December 8th, 2006, 12:55 PM	#5
Jason Rodriguez Trustee Join Date: Mar 2003 Location: Virginia Beach, VA Posts: 1,095	Actually, yes, we've had monochrome-only versions of the chip in-house for testing, and it's approximately a 15% loss in resolution in real-world scenes and resolution charts between the monochrome (so no filter mask), and the bayer color version depending on the subject. NOT a 50% resolution loss as you mention. Now if you shot something that was only 100% red, and that "real-world" object somehow was a wavelength that didn't register any blue or green pixel values (so those pixels came out pure black), then yeah, that would be a larger resolution loss, but with real-world images, along with the required optical low-pass filter, that is prevented from ever happening, so there's always information recorded in the other two channels, and as a result, we're able to pick up information from the surrounding pixels and get a really good interpolation result without aliasing.

December 8th, 2006, 01:10 PM	#6
David Ziegelheim Major Player Join Date: Jul 2003 Location: Warren, NJ Posts: 398	That was a 50% loss in pixels assuming 50% green, 25% red, 25% blue. That would be a 29% loss on a 'green' image on an axis, and 50% loss on red and blue. The 15% you are reporting is close. Those measurements were after Cineform compression? Thanks, David

December 8th, 2006, 05:27 PM	#7
Jason Rodriguez Trustee Join Date: Mar 2003 Location: Virginia Beach, VA Posts: 1,095	Cineform RAW compression is a full-raster codec, meaning it encodes the whole image pixel-for-pixel, and since it's visually lossless, it doesn't "lose" resolution. The only time that resolution is lost is if you are encoding a noisy image. BTW, if you're worried about resolution loss with CineForm RAW, there's always uncompressed 12-bit RAW, but again, in our testing, there's no discernable resolution loss with CineForm RAW, and it maintains high-frequency detail very nicely. The only areas where resolution may be lost over uncompressed is in really noisy areas where the wavelet compression might smooth over edges are aren't well defined.

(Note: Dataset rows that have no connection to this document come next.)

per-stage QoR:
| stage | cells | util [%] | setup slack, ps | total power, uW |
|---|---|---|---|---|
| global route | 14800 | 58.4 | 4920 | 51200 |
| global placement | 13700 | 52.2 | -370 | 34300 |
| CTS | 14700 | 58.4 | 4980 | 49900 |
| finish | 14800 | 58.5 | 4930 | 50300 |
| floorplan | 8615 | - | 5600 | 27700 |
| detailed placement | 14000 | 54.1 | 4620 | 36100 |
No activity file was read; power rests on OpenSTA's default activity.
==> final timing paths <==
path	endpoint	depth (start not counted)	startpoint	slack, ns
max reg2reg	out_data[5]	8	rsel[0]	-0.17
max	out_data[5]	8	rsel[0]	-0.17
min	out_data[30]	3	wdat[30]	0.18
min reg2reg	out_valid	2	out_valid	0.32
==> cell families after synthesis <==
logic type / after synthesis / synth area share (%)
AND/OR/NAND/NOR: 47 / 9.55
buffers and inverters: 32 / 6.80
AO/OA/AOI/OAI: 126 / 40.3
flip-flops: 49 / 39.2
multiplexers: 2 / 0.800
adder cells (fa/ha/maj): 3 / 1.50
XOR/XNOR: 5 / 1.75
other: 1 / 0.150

But the PSNR of CineForm RAW vs. Uncompressed is above the visible threshold, meaning that on a clean, well exposed image (like we would shoot a resolution chart at), there would be no visibly discernable difference between a compressed and uncompressed frame (at our 5:1 compression setting). BTW, you need to think about demosaicing in another color-space besides RGB . . . that's too simple a model. If you start thinking about alternate color-spaces (such as YUV), you'll see that you can extract luminance information from every pixel and interpolate using intelligent "guestimates" to create a very accurate luma image. I can't tell you exactly how we debayer, but it's much better than the simple RGB rules you are describing, which would be true for something really simple in the RGB domain like a bilinear or nearest-neighbor algorithm.

December 8th, 2006, 09:09 PM	#10
Jason Rodriguez Trustee Join Date: Mar 2003 Location: Virginia Beach, VA Posts: 1,095	Hi Glenn, CineForm RAW is really flexible, in that it allows for a user to playback the AVI with a very fast real-time quadlet playback algorithm (or you can chose bilinear), and then with the flip of a software switch go to a very high-end (but slow) adaptive algorithm that we've created in-house. So you get the choice of super-high quality or fast real-time playback (even on slower computers) all from the same file, and without having to go through a conversion program. CineForm RAW is really powerful where it offers you in your editing application, compositing program, etc., all the tricks of wavelet transforms to either get you real-time multistream playback for all your creative decisions, or full-quality high-resolution adaptive demosaicing for final output.